Medal of Honor Recipient Thanks His Shrink

It’s another act of valor.

President Obama (R) awards U.S. Army Staff Sergeant Ty M. Carter the Medal of Honor for conspicuous gallantry.
President Obama awards U.S. Army Staff Sgt. Ty Carter the Medal of Honor for conspicuous gallantry at the White House on Aug. 26, 2013. Upon receving the medal, Carter performed another act of conspicuous gallantry.

Photo by Alex Wong/Getty Images

This article originally appeared in Pacific Standard.

The video below, from Stars and Stripes, shows Staff Sgt. Ty Carter’s speech at a ceremony awarding him the Medal of Honor on Monday. Carter, one of only five living recipients of the medal who fought in post-9/11 conflicts, was cited for his actions during a battle in Afghanistan in which he attempted to rescue a fellow soldier, Spc. Stephan Mace. Carter pulled Mace to safety and treated him amid a 12-hour-long battle. Mace, wounded grievously, eventually died.

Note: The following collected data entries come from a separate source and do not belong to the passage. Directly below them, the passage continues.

[src/rtl/hack_alu_pipe.sv]
// hack_alu_pipe: two-stage pipelined Hack ALU with valid/ready on both sides.
// Ports: clk, rst (async, active-high), in_valid/in_ready, x, y,
//   ctrl={zx,nx,zy,ny,f,no}, out_valid/out_ready, out, zr, ng,
//   cy/ov (present only when ALU_OVF_EN is defined).
module hack_alu_pipe #(
  parameter int WIDTH = 16
) (
  input  logic             clk,
  input  logic             rst,
  input  logic             in_valid,
  output logic             in_ready,
  input  logic [WIDTH-1:0] x,
  input  logic [WIDTH-1:0] y,
  input  logic [5:0]       ctrl,
  output logic             out_valid,
  input  logic             out_ready,
  output logic [WIDTH-1:0] out,
  output logic             zr,
  output logic             ng
`ifdef ALU_OVF_EN
  ,
  output logic             cy,
  output logic             ov
`endif
);

  logic             r_s1_valid;
  logic [WIDTH-1:0] r_s1_xb;
  logic [WIDTH-1:0] r_s1_yb;
  logic             r_s1_f;
  logic             r_s1_no;

  logic             r_s2_valid;
  logic [WIDTH-1:0] r_out;
  logic             r_zr;
  logic             r_ng;

  logic             w_s2_adv;
  logic             w_s1_adv;
  logic             w_in_xfer;

  logic [WIDTH-1:0] w_xa;
  logic [WIDTH-1:0] w_xb;
  logic [WIDTH-1:0] w_ya;
  logic [WIDTH-1:0] w_yb;

  logic [WIDTH-1:0] w_sum;
  logic [WIDTH-1:0] w_r;
  logic [WIDTH-1:0] w_res;

  assign w_s2_adv  = !r_s2_valid || out_ready;
  assign w_s1_adv  = !r_s1_valid || w_s2_adv;
  assign w_in_xfer = in_valid && w_s1_adv;

  assign in_ready  = w_s1_adv;
  assign out_valid = r_s2_valid;
  assign out       = r_out;
  assign zr        = r_zr;
  assign ng        = r_ng;

  // Operand preconditioning happens before S1 so S2 only sees add/and.
  assign w_xa = ctrl[5] ? '0 : x;
  assign w_xb = ctrl[4] ? ~w_xa : w_xa;
  assign w_ya = ctrl[3] ? '0 : y;
  assign w_yb = ctrl[2] ? ~w_ya : w_ya;

`ifdef ALU_OVF_EN
  logic [WIDTH:0] w_sum_ext;
  logic           w_cy;
  logic           w_ov;
  logic           r_cy;
  logic           r_ov;

  assign w_sum_ext = {1'b0, r_s1_xb} + {1'b0, r_s1_yb};
  assign w_sum     = w_sum_ext[WIDTH-1:0];
  assign w_cy      = r_s1_f && w_sum_ext[WIDTH];
  assign w_ov      = r_s1_f
                  && (r_s1_xb[WIDTH-1] == r_s1_yb[WIDTH-1])
                  && (w_sum[WIDTH-1] != r_s1_xb[WIDTH-1]);
  assign cy        = r_cy;
  assign ov        = r_ov;
`else
  assign w_sum     = r_s1_xb + r_s1_yb;
`endif

  assign w_r   = r_s1_f ? w_sum : (r_s1_xb & r_s1_yb);
  assign w_res = r_s1_no ? ~w_r : w_r;

  always_ff @(posedge clk or posedge rst) begin
    if (rst) begin
      r_s1_valid <= 1'b0;
      r_s1_xb    <= '0;
      r_s1_yb    <= '0;
      r_s1_f     <= 1'b0;
      r_s1_no    <= 1'b0;
    end else begin
      if (w_s1_adv) begin
        r_s1_valid <= in_valid;
      end
      if (w_in_xfer) begin
        r_s1_xb <= w_xb;
        r_s1_yb <= w_yb;
        r_s1_f  <= ctrl[1];
        r_s1_no <= ctrl[0];
      end
    end
  end

  always_ff @(posedge clk or posedge rst) begin
    if (rst) begin
      r_s2_valid <= 1'b0;
      r_out      <= '0;
      r_zr       <= 1'b0;
      r_ng       <= 1'b0;
    end else begin
      if (w_s2_adv) begin
        r_s2_valid <= r_s1_valid;
      end
      if (w_s2_adv && r_s1_valid) begin
        r_out <= w_res;
        r_zr  <= (w_res == '0);
        r_ng  <= w_res[WIDTH-1];
      end
    end
  end

`ifdef ALU_OVF_EN
  always_ff @(posedge clk or posedge rst) begin
    if (rst) begin
      r_cy <= 1'b0;
      r_ov <= 1'b0;
    end else if (w_s2_adv && r_s1_valid) begin
      r_cy <= w_cy;
      r_ov <= w_ov;
    end
  end
`endif

endmodule
`config.mk`:
```
export PLATFORM = sky130hd
export DESIGN_NAME = axis_rx_frame_arbiter
export DESIGN_NICKNAME = d
export VERILOG_FILES = /design/src/rtl/axis_rx_frame_arbiter_pkg.sv /design/src/rtl/axis_rx_frame_arbiter_rr_picker.sv /design/src/rtl/axis_rx_frame_arbiter.sv
export SDC_FILE = /design/constraint.sdc
export NUM_CORES = 1
export LEC_CHECK = 0
export CAP_MARGIN = 30
export CORE_MARGIN = 2
export CORE_UTILIZATION = 37
export CTS_CLUSTER_DIAMETER = 50
export DETAILED_ROUTE_END_ITERATION = 8
export PLACE_DENSITY = 0.81
export SLEW_MARGIN = 20
export SYNTH_ARGS = -nofsm -noshare
export SYNTH_HDL_FRONTEND = slang
export SYNTH_HIERARCHICAL = 1
export SYNTH_SLANG_ARGS = --single-unit
```
`constraint.sdc`:
```
create_clock -name axis_clk -period 1.86 [get_ports axis_clk]
set_input_delay 0.372 -clock axis_clk [delete_from_list [all_inputs] [get_ports axis_clk]]
set_output_delay 0.372 -clock axis_clk [all_outputs]
set_load 0.01 [all_outputs]
```
**config.mk**
```make
export PLATFORM = sky130hd
export DESIGN_NAME = controlador_de_interrupcao
export DESIGN_NICKNAME = d
export VERILOG_FILES = /design/src/rtl/controlador_de_interrupcao.sv
export SDC_FILE = /design/constraint.sdc
export NUM_CORES = 1
export LEC_CHECK = 0
export ABC_AREA = 0
export BUFFER_PORTS_ARGS = -buffer_cell sky130_fd_sc_hd__buf_2
export CAP_MARGIN = 40
export CORE_AREA = 5 5 42 44
export CTS_CLUSTER_DIAMETER = 80
export DETAILED_ROUTE_END_ITERATION = 10
export DIE_AREA = 0 0 47 49
export PLACE_DENSITY = 0.61
export RECOVER_POWER = 25
export SYNTH_ARGS = -nofsm -noshare
export SYNTH_HDL_FRONTEND = slang
export SYNTH_SLANG_ARGS = --single-unit
```
**constraint.sdc**
```tcl
create_clock -name clk -period 1.67 [get_ports clk]
set_input_delay 0.2505 -clock clk [delete_from_list [all_inputs] [get_ports clk]]
set_output_delay 0.2505 -clock clk [all_outputs]
set_load 0.005 [all_outputs]
```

Carter’s speech is notably different from the popular image of a war hero receiving a medal. In lieu of crisp salutes and talk of duty, Carter spends much of his time speaking about loss and frankly discussing his own mental health after the ordeal. To be clear, Staff Sgt. Carter appears to be a person of extraordinary mettle. In his presentation, however, he does not mind projecting another image, of a young man who has seen too many terrible things. Speaking in what can only be called a tone of vulnerability, he tells the White House audience, including President Obama:

“Only those closest to me can see the scars that come from seeing good men take their last breath. During the battle, I lost some of the hearing in my left ear. But I will always hear the voice of Specialist Stephan Mace. I will hear his plea for help for the rest of my life.”

He goes on to talk about how he recovered from the experience.

“However, thanks to the professionalism of my platoon sergeant, Sergeant Hill, and my behavioral health provider, Captain Cobb, and my friends and family, I will heal.”

“Behavioral health” is a synonym for mental health. A “behavioral health provider” is a therapist. In a ceremony traditionally designed to showcase bravery in battle, Carter is taking the extraordinary step of focusing on how he, the classic American war hero, came home from Afghanistan with his head in a bad place. He goes on to speak of the anguished families of the soldiers lost in the same violent battle for which he received the medal. President Obama also remarks on the mental health issue.

Certainly what the video below displays is a cultural shift, from the 1940s image of the hard-bitten GI, to the modern, human hero like Carter. It’s also tempting to read the focus of this week’s ceremony as a tacit pushback against an emerging skepticism about war’s role in a wave of military suicides over the past half-decade-plus. Coincidentally, two weeks ago a study published in the Journal of the American Medical Association claimed that military deployments were not to blame for the widely reported rise in suicides among service members since 2005.

The study, which has sparked intense debate, found “suicide risk was independently associated with male sex and mental disorders but not with military-specific variables.” It cited a rise in alcohol and drug abuse among the soldiers studied as likely causes for the increase in suicides, but did not consider those influences “military-specific.”